I have recently been facing a growing dilemma. It has lurked for months but its growth has accelerated lately, reaching the brink this week.
As my knowledge and loyalty to myself and my feelings has rapidly developed, I have become so aware that the sector in which I am currently earning money does not seem to fit with these feelings. But it has been particularly burdensome for me working in the charity sector, because as my motivation has declined, my sense of guilt has increased as I have become more and more aware of the impact of my decreasing motivation.
I chose this week to begin talking about it more openly with colleagues, and coincidentally it is this week that one of my managers chose to approach me. These conversations have been entirely open, genuine and helpful conversations that have done much to lift the weight that has been bearing upon me. One particularly poignant highlight came as my manager and I ’compared notes’ to find that we had both previously concluded my heart is not in this role, a moment that only confirmed that feeling.

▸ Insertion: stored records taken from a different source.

===== src/design/usb_printer_descriptor_scanner_unit.sv =====
// Top level of the USB printer descriptor scanner.
//
// Usage:
//   A configuration descriptor enters on the input channel one byte per
//   request (desc_byte), starting at offset zero, with last set on the final
//   byte. Each byte is parsed in the cycle it is accepted, so the block takes
//   one byte per cycle while in_stall is low. A byte marked last produces
//   one result request on the output channel: found, the interface number
//   and the first bulk OUT and bulk IN endpoints with their max packet
//   sizes, all zero when not found. Results pass through an output register
//   backed by one skid entry, so the input keeps flowing while a result
//   waits; in_stall rises only when both entries hold results that the
//   receiver has not taken. match_class and match_subclass are written
//   through the cfg port; the user must write them only while the block is
//   idle, which the block itself does not enforce. Synchronous reset clears
//   the stream state and both result entries, and sets the match registers
//   to the printer class (7) and subclass (1). After every last byte the
//   stream state returns to its reset value and the match registers are kept.
module usb_printer_descriptor_scanner_unit (
  input  logic                               clk,
  input  logic                               rst,
  // Input byte channel.
  input  logic                               in_valid,
  output logic                               in_stall,
  input  logic [7:0]                         desc_byte,
  input  logic                               last,
  // Result channel.
  output logic                               out_valid,
  input  logic                               out_stall,
  output logic                               found,
  output logic [7:0]                         interface_number,
  output logic [7:0]                         bulk_out_address,
  output logic [15:0]                        bulk_out_max_packet,
  output logic [7:0]                         bulk_in_address,
  output logic [15:0]                        bulk_in_max_packet,
  // Configuration write port.
  input  logic                               cfg_write,
  input  logic [usbpds_pkg::CFG_INDEX_W-1:0] cfg_index,
  input  logic [usbpds_pkg::CFG_DATA_W-1:0]  cfg_data
);

  // Configuration registers.
  logic [7:0] match_class;
  logic [7:0] match_subclass;

  // Stream state.
  logic [15:0]            byte_offset;
  logic [15:0]            total_length;
  logic [7:0]             header_length;
  logic [15:0]            descriptor_start;
  logic [7:0]             descriptor_length;
  logic [7:0]             descriptor_type;
  usbpds_pkg::cap_t       captured_fields;
  logic                   walk_stopped;
  logic                   iface_found;
  logic [7:0]             latched_iface;
  logic [7:0]             latched_out_ep;
  logic [15:0]            latched_out_mps;
  logic [7:0]             latched_in_ep;
  logic [15:0]            latched_in_mps;

  // Next values.
  logic [15:0]            byte_offset_next;
  logic [15:0]            total_length_next;
  logic [7:0]             header_length_next;
  logic [15:0]            descriptor_start_next;
  logic [7:0]             descriptor_length_next;
  logic [7:0]             descriptor_type_next;
  usbpds_pkg::cap_t       captured_fields_next;
  logic                   walk_stopped_next;
  logic                   iface_found_next;
  logic [7:0]             latched_iface_next;
  logic [7:0]             latched_out_ep_next;
  logic [15:0]            latched_out_mps_next;
  logic [7:0]             latched_in_ep_next;
  logic [15:0]            latched_in_mps_next;

  // Output buffering.
  usbpds_pkg::result_t    out_data;
  usbpds_pkg::result_t    skid_data;
  logic                   skid_valid;
  usbpds_pkg::result_t    result;

  logic accept;
  logic out_free;
  logic res_valid;

  // Walk decode signals.
  logic [16:0]            start_plus_len;
  logic [16:0]            offset_plus_one;
  logic [15:0]            rel;
  logic                   in_walk;
  logic                   rel_zero;
  logic                   rel_one;
  logic                   bad_length;
  logic                   desc_done;
  logic [7:0]             type_merged;
  usbpds_pkg::cap_t       cap_merged;
  logic [15:0]            ep_mps;

  assign in_stall  = skid_valid;
  assign accept    = in_valid && !in_stall;
  assign res_valid = accept && last;
  assign out_free  = !out_valid || !out_stall;

  // Offset arithmetic shared by the walk decode.
  assign start_plus_len  = {1'b0, descriptor_start} + {9'd0, descriptor_length};
  assign offset_plus_one = {1'b0, byte_offset} + 17'd1;
  assign rel             = byte_offset - descriptor_start;
  assign in_walk  = (byte_offset >= usbpds_pkg::OFS_WALK_BEGIN) && !walk_stopped &&
                    (byte_offset < total_length) && (byte_offset >= descriptor_start);
  assign rel_zero = (byte_offset == descriptor_start);
  assign rel_one  = (rel == 16'd1);
  assign bad_length = (descriptor_length < usbpds_pkg::DESC_MIN_LEN) ||
                      (start_plus_len > {1'b0, total_length});
  assign desc_done  = in_walk && !rel_zero && !(rel_one && bad_length) &&
                      (offset_plus_one == start_plus_len);

  // Type and captured bytes as they stand once the current byte is taken.
  always_comb begin
    type_merged = rel_one ? desc_byte : descriptor_type;
    cap_merged  = captured_fields;
    for (int i = 0; i < usbpds_pkg::CAP_COUNT; i++) begin
      if (in_walk && rel == 16'(i + usbpds_pkg::CAP_BASE)) begin
        cap_merged[i] = desc_byte;
      end
    end
  end

  assign ep_mps = {cap_merged[3], cap_merged[2]};

  // Per-byte parse of the descriptor stream.
  always_comb begin
    byte_offset_next       = (byte_offset == usbpds_pkg::OFS_MAX) ? byte_offset
                                                                  : offset_plus_one[15:0];
    total_length_next      = total_length;
    header_length_next     = header_length;
    descriptor_start_next  = descriptor_start;
    descriptor_length_next = descriptor_length;
    descriptor_type_next   = descriptor_type;
    captured_fields_next   = captured_fields;
    walk_stopped_next      = walk_stopped;
    iface_found_next       = iface_found;
    latched_iface_next     = latched_iface;
    latched_out_ep_next    = latched_out_ep;
    latched_out_mps_next   = latched_out_mps;
    latched_in_ep_next     = latched_in_ep;
    latched_in_mps_next    = latched_in_mps;

    if (byte_offset == usbpds_pkg::OFS_HEADER_LEN) begin
      header_length_next    = desc_byte;
      descriptor_start_next = {8'd0, desc_byte};
      walk_stopped_next     = walk_stopped || (desc_byte < usbpds_pkg::HEADER_MIN_LEN);
    end else if (byte_offset == usbpds_pkg::OFS_TOTAL_LO) begin
      total_length_next = {total_length[15:8], desc_byte};
    end else if (byte_offset == usbpds_pkg::OFS_TOTAL_HI) begin
      total_length_next = {desc_byte, total_length[7:0]};
    end else if (in_walk) begin
      if (rel_zero) begin
        descriptor_length_next = desc_byte;
      end else begin
        descriptor_type_next = type_merged;
        captured_fields_next = cap_merged;
        if (rel_one && bad_length) begin
          walk_stopped_next = 1'b1;
        end
      end

      // Evaluate a completed descriptor and advance to the next one.
      if (desc_done) begin
        if (type_merged == usbpds_pkg::TYPE_INTERFACE &&
            descriptor_length >= usbpds_pkg::IFACE_MIN_LEN) begin
          if (cap_merged[3] == match_class && cap_merged[4] == match_subclass &&
              cap_merged[1] == 8'd0 && !iface_found) begin
            iface_found_next     = 1'b1;
            latched_iface_next   = cap_merged[0];
            latched_out_ep_next  = 8'd0;
            latched_out_mps_next = 16'd0;
            latched_in_ep_next   = 8'd0;
            latched_in_mps_next  = 16'd0;
          end
        end else if (type_merged == usbpds_pkg::TYPE_ENDPOINT &&
                     descriptor_length >= usbpds_pkg::EP_MIN_LEN) begin
          if (iface_found && cap_merged[1][1:0] == usbpds_pkg::XFER_BULK) begin
            if (!cap_merged[0][usbpds_pkg::DIR_IN_BIT]) begin
              if (latched_out_ep == 8'd0) begin
                latched_out_ep_next  = cap_merged[0];
                latched_out_mps_next = ep_mps;
              end
            end else if (latched_in_ep == 8'd0) begin
              latched_in_ep_next  = cap_merged[0];
              latched_in_mps_next = ep_mps;
            end
          end
        end
        descriptor_start_next  = start_plus_len[15:0];
        descriptor_length_next = 8'd0;
        descriptor_type_next   = 8'd0;
        captured_fields_next   = '0;
      end
    end
  end

  // Result formed from the state after the last byte.
  always_comb begin
    result.found = iface_found_next && (latched_out_ep_next != 8'd0);
    if (result.found) begin
      result.interface_number    = latched_iface_next;
      result.bulk_out_address    = latched_out_ep_next;
      result.bulk_out_max_packet = latched_out_mps_next;
      result.bulk_in_address     = latched_in_ep_next;
      result.bulk_in_max_packet  = latched_in_mps_next;
    end else begin
      result.interface_number    = 8'd0;
      result.bulk_out_address    = 8'd0;
      result.bulk_out_max_packet = 16'd0;
      result.bulk_in_address     = 8'd0;
      result.bulk_in_max_packet  = 16'd0;
    end
  end

  // Configuration and stream state registers.
  always_ff @(posedge clk) begin
    if (rst) begin
      match_class       <= usbpds_pkg::MATCH_CLASS_RESET;
      match_subclass    <= usbpds_pkg::MATCH_SUBCLASS_RESET;
      byte_offset       <= '0;
      total_length      <= '0;
      header_length     <= '0;
      descriptor_start  <= '0;
      descriptor_length <= '0;
      descriptor_type   <= '0;
      captured_fields   <= '0;
      walk_stopped      <= 1'b0;
      iface_found       <= 1'b0;
      latched_iface     <= '0;
      latched_out_ep    <= '0;
      latched_out_mps   <= '0;
      latched_in_ep     <= '0;
      latched_in_mps    <= '0;
    end else begin
      if (cfg_write) begin
        case (cfg_index)
          usbpds_pkg::CFG_MATCH_CLASS:    match_class    <= cfg_data;
          usbpds_pkg::CFG_MATCH_SUBCLASS: match_subclass <= cfg_data;
          default: ;
        endcase
      end
      if (accept) begin
        if (last) begin
          byte_offset       <= '0;
          total_length      <= '0;
          header_length     <= '0;
          descriptor_start  <= '0;
          descriptor_length <= '0;
          descriptor_type   <= '0;
          captured_fields   <= '0;
          walk_stopped      <= 1'b0;
          iface_found       <= 1'b0;
          latched_iface     <= '0;
          latched_out_ep    <= '0;
          latched_out_mps   <= '0;
          latched_in_ep     <= '0;
          latched_in_mps    <= '0;
        end else begin
          byte_offset       <= byte_offset_next;
          total_length      <= total_length_next;
          header_length     <= header_length_next;
          descriptor_start  <= descriptor_start_next;
          descriptor_length <= descriptor_length_next;
          descriptor_type   <= descriptor_type_next;
          captured_fields   <= captured_fields_next;
          walk_stopped      <= walk_stopped_next;
          iface_found       <= iface_found_next;
          latched_iface     <= latched_iface_next;
          latched_out_ep    <= latched_out_ep_next;
          latched_out_mps   <= latched_out_mps_next;
          latched_in_ep     <= latched_in_ep_next;
          latched_in_mps    <= latched_in_mps_next;
        end
      end
    end
  end

  // Output register and skid entry valid flags.
  always_ff @(posedge clk) begin
    if (rst) begin
      out_valid  <= 1'b0;
      skid_valid <= 1'b0;
    end else if (out_free) begin
      if (skid_valid) begin
        out_valid  <= 1'b1;
        skid_valid <= 1'b0;
      end else begin
        out_valid <= res_valid;
      end
    end else if (res_valid) begin
      skid_valid <= 1'b1;
    end
  end

  // Result payload registers.
  always_ff @(posedge clk) begin
    if (out_free) begin
      out_data <= skid_valid ? skid_data : result;
    end
    if (!out_free && res_valid) begin
      skid_data <= result;
    end
  end

  assign found               = out_data.found;
  assign interface_number    = out_data.interface_number;
  assign bulk_out_address    = out_data.bulk_out_address;
  assign bulk_out_max_packet = out_data.bulk_out_max_packet;
  assign bulk_in_address     = out_data.bulk_in_address;
  assign bulk_in_max_packet  = out_data.bulk_in_max_packet;

`ifndef SYNTHESIS
  // The skid entry only fills behind a held output register.
  a_skid_behind_out: assert property (@(posedge clk) disable iff (rst)
    skid_valid |-> out_valid)
    else $error("skid entry holds a result while the output register is empty");

  // The last byte returns the stream to its start.
  a_last_clears: assert property (@(posedge clk) disable iff (rst)
    (accept && last) |=> (byte_offset == 16'd0 && !iface_found && !walk_stopped))
    else $error("stream state not cleared after the last byte");

  // A result without a match carries only zero fields.
  a_not_found_zero: assert property (@(posedge clk) disable iff (rst)
    (out_valid && !found) |-> (interface_number == 8'd0 && bulk_out_address == 8'd0 &&
      bulk_out_max_packet == 16'd0 && bulk_in_address == 8'd0 &&
      bulk_in_max_packet == 16'd0))
    else $error("unmatched result has nonzero fields");

  // A stopped walk stays stopped until the stream ends.
  a_walk_stays_stopped: assert property (@(posedge clk) disable iff (rst)
    (walk_stopped && !(accept && last)) |=> walk_stopped)
    else $error("walk resumed inside a stream");

  // Stream position moves only on an accepted byte.
  a_offset_holds: assert property (@(posedge clk) disable iff (rst)
    !accept |=> $stable(byte_offset))
    else $error("byte offset changed without an accepted byte");
`endif

endmodule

Only the next day I approached my other manager, at another but essentially identical role and told him my concerns. He had also been sensing a problem and was kind, understanding and hugely supportive in listening to me.
What has begun emerging from these conversations, which I wanted to share, is the real problem that had been developing.
As I had been growing in awareness that this field no longer provided me with satisfaction, I had also been becoming concerned with how continuing in the field defined me. I had unconsciously been worrying that the consequences of being seen in these roles and to be perceived as passionate and capable, would only draw me in to deeper involvement in this field. I had determined that this field was a different direction than those I feel compelled towards. I was concerned that I was powerless to be as I feel within this field, a field which I had determined in its entirety was no longer of relevance to me.
But in conversation with my managers, it was expressed that perhaps I had become too involved in the content, the product that I am dealing with. In a field that is wholly focused on an improvement to emotional and physical health of others, I was ironically not being selfish enough.
So it seems some reframing is required. It is not about the content that I am delivering, it is about the skills I am developing. Perhaps one should not even go as far as to decide whether the skills are relevant to ones dreams and aspirations, because dreams can transform as one develops. But of utmost importance it appears to be about whether I am enjoying developing these skills.
It is not enough to feel passion or simply be interested in a topic, there must be opportunities for personal development and growth that can be satisfying and rewarding to oneself, regardless of the field in which these emerge. It seems the real challenge, and indeed the ultimate question is whether one can continue to find these challenges within one’s current field.
If the answer is no, then perhaps there are only two conclusions: One can learn to work hard and keep searching for fulfilling opportunites despite doubts and disillusionment, in the hope that this in itself will be a useful skill later in life. Or otherwise, one can conclude that it is time to move on.
Because it is only when one is feeling adequately fulfilled that one can produce work with the greatest potential to change the world. One has to start with oneself.